## WORK TASK
Examine the data line by line and report how many lines include the word "Vias", with no additional output.

(Stored items)
`config.mk`:
```
export PLATFORM = sky130hd
export DESIGN_NAME = alu_operand_stage
export DESIGN_NICKNAME = d
export VERILOG_FILES = /design/src/rtl/alu_operand_stage.sv
export SDC_FILE = /design/constraint.sdc
export NUM_CORES = 1
export LEC_CHECK = 0
export CAP_MARGIN = 40
export CORE_MARGIN = 2
export CORE_UTILIZATION = 35
export CTS_BUF_LIST = sky130_fd_sc_hd__clkbuf_2
export CTS_CLUSTER_SIZE = 12
export DETAILED_ROUTE_END_ITERATION = 16
export HOLD_SLACK_MARGIN = 0.12
export PLACE_DENSITY = 0.83
export SLEW_MARGIN = 10
export SYNTH_ARGS = -nofsm -noshare
export SYNTH_HDL_FRONTEND = slang
export SYNTH_SLANG_ARGS = --single-unit
```
`constraint.sdc`:
```
create_clock -name clk -period 4.11 [get_ports clk]
set_clock_uncertainty 0.15 [all_clocks]
set_input_delay 0.822 -clock clk [delete_from_list [all_inputs] [get_ports clk]]
set_output_delay 0.822 -clock clk [all_outputs]
set_load 0.02 [all_outputs]
```
`src/rtl/alu_operand_stage.sv`:
```
// ID/EX operand stage: forwards EX/MEM and MEM/WB results into the ALU operands,
// inserts bubbles on load-use hazards, and registers the ALU inputs behind a valid/ready handshake.
module alu_operand_stage #(
  parameter int XLEN        = 32,
  parameter int REG_ADDR_W  = 5,
  parameter int STALL_CNT_W = 16
) (
  input  logic                   clk,
  input  logic                   reset,
  input  logic                   in_valid,
  output logic                   in_ready,
  input  logic [3:0]             in_alu_function,
  input  logic [REG_ADDR_W-1:0]  in_rs1_addr,
  input  logic [REG_ADDR_W-1:0]  in_rs2_addr,
  input  logic [XLEN-1:0]        in_rs1_data,
  input  logic [XLEN-1:0]        in_rs2_data,
  input  logic [XLEN-1:0]        in_imm,
  input  logic                   in_use_imm,
  input  logic [REG_ADDR_W-1:0]  in_rd_addr,
  input  logic                   in_reg_write,
  input  logic                   ex_reg_write,
  input  logic                   ex_is_load,
  input  logic [REG_ADDR_W-1:0]  ex_rd_addr,
  input  logic [XLEN-1:0]        ex_result,
  input  logic                   wb_reg_write,
  input  logic [REG_ADDR_W-1:0]  wb_rd_addr,
  input  logic [XLEN-1:0]        wb_result,
  input  logic                   flush,
  input  logic                   out_ready,
  output logic                   out_valid,
  output logic [3:0]             alu_function,
  output logic [XLEN-1:0]        x,
  output logic [XLEN-1:0]        y,
  output logic [REG_ADDR_W-1:0]  out_rd_addr,
  output logic                   out_reg_write,
  output logic [STALL_CNT_W-1:0] stall_count
);

  // Same encoding as `ALU_ADD in parameters.vh.
  localparam logic [3:0] ALU_ADD = 4'h0;

  logic                   r_out_valid;
  logic [3:0]             r_alu_function;
  logic [XLEN-1:0]        r_x;
  logic [XLEN-1:0]        r_y;
  logic [REG_ADDR_W-1:0]  r_out_rd_addr;
  logic                   r_out_reg_write;
  logic [STALL_CNT_W-1:0] r_stall_count;

  logic [XLEN-1:0]        w_fwd_rs1;
  logic [XLEN-1:0]        w_fwd_rs2;
  logic [XLEN-1:0]        w_x_next;
  logic [XLEN-1:0]        w_y_next;
  logic                   w_hz;
  logic                   w_adv;

  function automatic logic [XLEN-1:0] f_fwd(
    input logic [REG_ADDR_W-1:0] src_addr,
    input logic [XLEN-1:0]       rf_data,
    input logic                  ex_we,
    input logic                  ex_ld,
    input logic [REG_ADDR_W-1:0] ex_rd,
    input logic [XLEN-1:0]       ex_data,
    input logic                  wb_we,
    input logic [REG_ADDR_W-1:0] wb_rd,
    input logic [XLEN-1:0]       wb_data
  );
    logic [XLEN-1:0] v;
    if (src_addr == {REG_ADDR_W{1'b0}}) begin
      v = {XLEN{1'b0}};
    end else if (ex_we && !ex_ld && (ex_rd == src_addr)) begin
      v = ex_data;
    end else if (wb_we && (wb_rd == src_addr)) begin
      v = wb_data;
    end else begin
      v = rf_data;
    end
    return v;
  endfunction

  // Operand forwarding, operand select, hazard detection and handshake.
  always_comb begin
    w_fwd_rs1 = f_fwd(in_rs1_addr, in_rs1_data, ex_reg_write, ex_is_load, ex_rd_addr,
                      ex_result, wb_reg_write, wb_rd_addr, wb_result);
    w_fwd_rs2 = f_fwd(in_rs2_addr, in_rs2_data, ex_reg_write, ex_is_load, ex_rd_addr,
                      ex_result, wb_reg_write, wb_rd_addr, wb_result);
    w_x_next  = w_fwd_rs1;
    if (in_use_imm) begin
      w_y_next = in_imm;
    end else begin
      w_y_next = w_fwd_rs2;
    end
    w_hz = in_valid && ex_reg_write && ex_is_load && (ex_rd_addr != {REG_ADDR_W{1'b0}}) &&
           ((ex_rd_addr == in_rs1_addr) || (!in_use_imm && (ex_rd_addr == in_rs2_addr)));
    w_adv    = !r_out_valid || out_ready;
    in_ready = w_adv && !w_hz && !flush;
  end

  // Pipeline register: flush beats bubble beats load beats drain; otherwise hold.
  always_ff @(posedge clk or posedge reset) begin
    if (reset) begin
      r_out_valid     <= 1'b0;
      r_alu_function  <= ALU_ADD;
      r_x             <= {XLEN{1'b0}};
      r_y             <= {XLEN{1'b0}};
      r_out_rd_addr   <= {REG_ADDR_W{1'b0}};
      r_out_reg_write <= 1'b0;
      r_stall_count   <= {STALL_CNT_W{1'b0}};
    end else if (flush) begin
      r_out_valid     <= 1'b0;
      r_out_reg_write <= 1'b0;
    end else if (w_adv && w_hz) begin
      r_out_valid     <= 1'b0;
      r_out_reg_write <= 1'b0;
      if (r_stall_count != {STALL_CNT_W{1'b1}}) begin
        r_stall_count <= r_stall_count + {{(STALL_CNT_W-1){1'b0}}, 1'b1};
      end
    end else if (w_adv && in_valid) begin
      r_out_valid     <= 1'b1;
      r_alu_function  <= in_alu_function;
      r_x             <= w_x_next;
      r_y             <= w_y_next;
      r_out_rd_addr   <= in_rd_addr;
      r_out_reg_write <= in_reg_write;
    end else if (w_adv) begin
      r_out_valid     <= 1'b0;
      r_out_reg_write <= 1'b0;
    end
  end

  assign out_valid     = r_out_valid;
  assign alu_function  = r_alu_function;
  assign x             = r_x;
  assign y             = r_y;
  assign out_rd_addr   = r_out_rd_addr;
  assign out_reg_write = r_out_reg_write;
  assign stall_count   = r_stall_count;

endmodule

```
==> summary.md <==
| Metric | Value |
|---|---|
| Status | completed |
| Endpoint class of the critical path | primary output |
| Synth unique cells | 43 |
| DRT Pass-1 Iters | 6 |
| Worst slew pin tran | 0.750 ns |
| Synth Area per Inst | 9.30 um^2 |
| Vias | 5,934 |
| Crit-path max cell delay | 0.55 ns |
| Internal power | roughly 1.7 mW |
| Combinational power share | 39.3% |
| Post-Synthesis Cells | 585 |
| DP HPWL | between 15 and 20 mm |
| Crit Path Class | in2out |
| Critical Path Fanout Max | 5 |
| Clock sinks | 91 |
| Worst reg-to-reg setup slack | 1.81 ns |
| Area Overhead vs Synth | 58.9% |
| Initial Util | a little over a third |
| Die X | 129 um |
| Starting DRT DRC Count | 340 |
| Minimum clock period | 3.92 ns |
| First-pass GRT wire length | 33.2 mm |
| Cell repeated most along the worst path | clkdlybuf4s50_1 |
| DRT Wirelength | 22.2 mm |
| GRT overflow | 0 |
| Slowest CP cell | clkdlybuf4s50_1 |
| Antenna fix cells | 0 |
| Post-CTS setup buffer count | 0 |
| Initial antenna violation count | 0 |
| Pins Over Slew Limit | 0 |
| Arrival time of the worst setup path | 2.94 ns |
| RSZ-0062 raised after global routing | false |
| #FFs+latches synth | between 90 and 100 |
| Hold WS | roughly 0.36 ns |
| Sw power | 849 uW |
| Vias in the first global route | 5,900 |
| I/O Pins | 291 |
| P_leak | 3.48 nW |
| Max Fclk | 0.255 GHz |
| Routed Antenna Nets | 0 |
| Post-CTS Resized | 0 |
| Hold buffers post-CTS | 0 |
| I/O Buffers | 290 |
| All-Layer GR Usage | 26.4% |
| Hold Crit Class | reg2reg |
| Dominant synthesized flop cell | dfrtp_1 |
| Die H | approximately 130 um |
| Clock transition at the registers of the reported paths | 0.25 ns |
| Layout Utilization | 56.9% |
| Clock Path Buffers | 2 |
| Fin crit share | 95.3% |
| Sequential share of power | 43.5% |
| Async set-or-reset flop fraction in the synthesized netlist | 100% |
| DRC violations left | 0 |
| Largest net degree at the start of global routing | 57 |
| WL/cell | around 21 um |
| Clock Power Share | about 17% |
| Synth Net Count | 785 |
| Setup ws final | around 0.2 ns |
| Row cnt | 45 |
| CTS tree | yes |
| Pre-CTS setup slack | 0.193 ns |
| EDFF count, synth | 0 |
| Ys Warns | 0 |
| Critical path startpoint category | input pin |
| H-tree depth | 3 |
| Req. time, crit path | approximately 3.1 ns |
| Total die area | 16,600 um^2 |
| Final hold violations | 0 |
| Setup tns final | 0 ns |
| Gpl congestion | 0.869 |
| Layout Cells excl Fill | 1,047 |
| # placed instances | 1,032 |
| Layout cell share with drive strength beyond 1 | about 5.7% |
| Final-report setup violation count | 0 |
| Max-cap violations | 0 |
| CTS Buf Count | 9 |
| Core Box Area | 15,200 um^2 |
| Mapped Area | 5440 um^2 |
| Sequential element share of the synthesized area | 41.8% |
| Net count, final | 1,055 |
| Root Driver | clkbuf_2 |
| Fillers | 1,376 |
| Maximum VDD drop | 141 uV |
| Worst skew pair latency | 0.57 ns |
| Net Sw Frac | approximately 33% |
| Via density | 5.67 |
| Rel. slew slack | 50.0% |
| PD cells | between 200 and 300 nW/um^2 |
| Crit path cell chain | clkdlybuf4s50_1, nor2b_1, a2111o_1, nor3_2, o21ai_4, o21a_1, clkdlybuf4s50_1 |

## ANSWER SECTION
2